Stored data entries
★ ★ ★

$ cat src/rtl/alu_issue_sequencer_if.sv
// Handshake and ALU bus bundle for the RV32I ALU issue sequencer.
// master: sequencer side; slave: fetch/ALU/retire side.
interface alu_issue_sequencer_if;
  logic        instr_valid;
  logic        instr_ready;
  logic [31:0] instr;
  logic        alu_enable;
  logic [2:0]  alu_funct3;
  logic        alu_alt;
  logic [31:0] alu_operand_1;
  logic [31:0] alu_operand_2;
  logic [31:0] alu_result;
  logic        retire_valid;
  logic [4:0]  retire_rd;
  logic [31:0] retire_data;
  logic        illegal;

  modport master (
    input  instr_valid,
    input  instr,
    input  alu_result,
    output instr_ready,
    output alu_enable,
    output alu_funct3,
    output alu_alt,
    output alu_operand_1,
    output alu_operand_2,
    output retire_valid,
    output retire_rd,
    output retire_data,
    output illegal
  );

  modport slave (
    output instr_valid,
    output instr,
    output alu_result,
    input  instr_ready,
    input  alu_enable,
    input  alu_funct3,
    input  alu_alt,
    input  alu_operand_1,
    input  alu_operand_2,
    input  retire_valid,
    input  retire_rd,
    input  retire_data,
    input  illegal
  );
endinterface

$ cat src/rtl/alu_issue_sequencer.sv
// Single-issue OP/OP-IMM sequencer: decode, regfile read, ALU issue, writeback.
// Ports: clock, reset_n (async low), bus (instr handshake, ALU drive, retire).
module alu_issue_sequencer #(
  parameter int unsigned ALU_LATENCY = 1
) (
  input logic                   clock,
  input logic                   reset_n,
  alu_issue_sequencer_if.master bus
);

  localparam logic [6:0] OPC_OP  = 7'b0110011;
  localparam logic [6:0] OPC_IMM = 7'b0010011;
  localparam logic [3:0] WAIT_LAST = 4'(ALU_LATENCY - 1);

  typedef enum logic [2:0] {
    IDLE,
    DECODE,
    ISSUE,
    WAIT,
    WRITEBACK
  } state_t;

  state_t      r_state;
  logic        r_ready;
  logic [31:0] r_instr;
  logic        r_ill;
  logic        r_en;
  logic [2:0]  r_f3;
  logic        r_alt;
  logic [31:0] r_op1;
  logic [31:0] r_op2;
  logic [3:0]  r_cnt;
  logic        r_rv;
  logic [4:0]  r_rd;
  logic [31:0] r_rdata;
  logic [31:0] r_rf [32];

  logic [6:0]  w_in_opc;
  logic [6:0]  w_in_f7;
  logic [2:0]  w_in_f3;
  logic        w_in_illegal;

  assign w_in_opc = bus.instr[6:0];
  assign w_in_f3  = bus.instr[14:12];
  assign w_in_f7  = bus.instr[31:25];

  // Legality is judged on the incoming word at the accept edge,
  // so the illegal pulse leaves a flop during DECODE.
  always_comb begin
    w_in_illegal = 1'b1;
    unique case (1'b1)
      (w_in_opc == OPC_OP): begin
        w_in_illegal = !((w_in_f7 == 7'h00) ||
                         ((w_in_f7 == 7'h20) &&
                          ((w_in_f3 == 3'd0) || (w_in_f3 == 3'd5))));
      end
      (w_in_opc == OPC_IMM): begin
        unique case (w_in_f3)
          3'd1:    w_in_illegal = (w_in_f7 != 7'h00);
          3'd5:    w_in_illegal = !((w_in_f7 == 7'h00) ||
                                    (w_in_f7 == 7'h20));
          default: w_in_illegal = 1'b0;
        endcase
      end
      default: w_in_illegal = 1'b1;
    endcase
  end

  logic        w_is_op;
  logic [2:0]  w_f3;
  logic [4:0]  w_rd;
  logic [4:0]  w_rs1;
  logic [4:0]  w_rs2;
  logic [31:0] w_imm;
  logic [31:0] w_a;
  logic [31:0] w_rs2v;
  logic [31:0] w_b;
  logic        w_shift;
  logic        w_sub;
  logic        w_alt;
  logic        w_slt;
  logic        w_lt;
  logic [31:0] w_op2;

  assign w_is_op = (r_instr[6:0] == OPC_OP);
  assign w_f3    = r_instr[14:12];
  assign w_rd    = r_instr[11:7];
  assign w_rs1   = r_instr[19:15];
  assign w_rs2   = r_instr[24:20];
  assign w_imm   = {{20{r_instr[31]}}, r_instr[31:20]};

  assign w_a    = (w_rs1 == 5'd0) ? 32'd0 : r_rf[w_rs1];
  assign w_rs2v = (w_rs2 == 5'd0) ? 32'd0 : r_rf[w_rs2];
  assign w_b    = w_is_op ? w_rs2v : w_imm;

  assign w_shift = (w_f3 == 3'd1) || (w_f3 == 3'd5);
  assign w_sub   = w_is_op && r_instr[30] && (w_f3 == 3'd0);
  assign w_alt   = (w_f3 == 3'd5) && r_instr[30];
  assign w_slt   = (w_f3 == 3'd2);
  assign w_lt    = ($signed(w_a) < $signed(w_b));

  // SUB rides the adder: negate rs2 and issue as ADD.
  always_comb begin
    w_op2 = w_b;
    unique case (1'b1)
      w_shift: w_op2 = {27'd0, w_b[4:0]};
      w_sub:   w_op2 = 32'd0 - w_b;
      default: w_op2 = w_b;
    endcase
  end

  always_ff @(posedge clock or negedge reset_n) begin
    if (!reset_n) begin
      r_state <= IDLE;
      r_ready <= 1'b1;
      r_instr <= '0;
      r_ill   <= 1'b0;
      r_en    <= 1'b0;
      r_f3    <= '0;
      r_alt   <= 1'b0;
      r_op1   <= '0;
      r_op2   <= '0;
      r_cnt   <= '0;
      r_rv    <= 1'b0;
      r_rd    <= '0;
      r_rdata <= '0;
    end else begin
      r_ill <= 1'b0;
      r_rv  <= 1'b0;
      unique case (r_state)
        IDLE: begin
          if (bus.instr_valid && r_ready) begin
            r_instr <= bus.instr;
            r_ill   <= w_in_illegal;
            r_ready <= 1'b0;
            r_state <= DECODE;
          end
        end
        DECODE: begin
          if (r_ill) begin
            r_ready <= 1'b1;
            r_state <= IDLE;
          end else if (w_slt) begin
            r_rv    <= 1'b1;
            r_rd    <= w_rd;
            r_rdata <= {31'd0, w_lt};
            r_state <= WRITEBACK;
          end else begin
            r_en    <= 1'b1;
            r_f3    <= w_f3;
            r_alt   <= w_alt;
            r_op1   <= w_a;
            r_op2   <= w_op2;
            r_state <= ISSUE;
          end
        end
        ISSUE: begin
          r_cnt   <= WAIT_LAST;
          r_state <= WAIT;
        end
        WAIT: begin
          if (r_cnt == 4'd0) begin
            // Capture while enable is still high.
            r_rdata <= bus.alu_result;
            r_rd    <= w_rd;
            r_rv    <= 1'b1;
            r_en    <= 1'b0;
            r_f3    <= '0;
            r_alt   <= 1'b0;
            r_op1   <= '0;
            r_op2   <= '0;
            r_state <= WRITEBACK;
          end else begin
            r_cnt <= r_cnt - 4'd1;
          end
        end
        WRITEBACK: begin
          r_ready <= 1'b1;
          r_state <= IDLE;
        end
        default: begin
          r_ready <= 1'b1;
          r_state <= IDLE;
        end
      endcase
    end
  end

  always_ff @(posedge clock or negedge reset_n) begin
    if (!reset_n) begin
      for (int i = 0; i < 32; i++) r_rf[i] <= '0;
    end else if (r_state == WRITEBACK && r_rd != 5'd0) begin
      r_rf[r_rd] <= r_rdata;
    end
  end

  assign bus.instr_ready   = r_ready;
  assign bus.alu_enable    = r_en;
  assign bus.alu_funct3    = r_f3;
  assign bus.alu_alt       = r_alt;
  assign bus.alu_operand_1 = r_op1;
  assign bus.alu_operand_2 = r_op2;
  assign bus.retire_valid  = r_rv;
  assign bus.retire_rd     = r_rd;
  assign bus.retire_data   = r_rdata;
  assign bus.illegal       = r_ill;

endmodule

★ ★ ★

WHAT THE TASK REQUIRES:
Go through the entries and return each line where the word "else" occurs.

YOUR SOLUTION:
    end else begin
          end else if (w_slt) begin
          end else begin
          end else begin
    end else if (r_state == WRITEBACK && r_rd != 5'd0) begin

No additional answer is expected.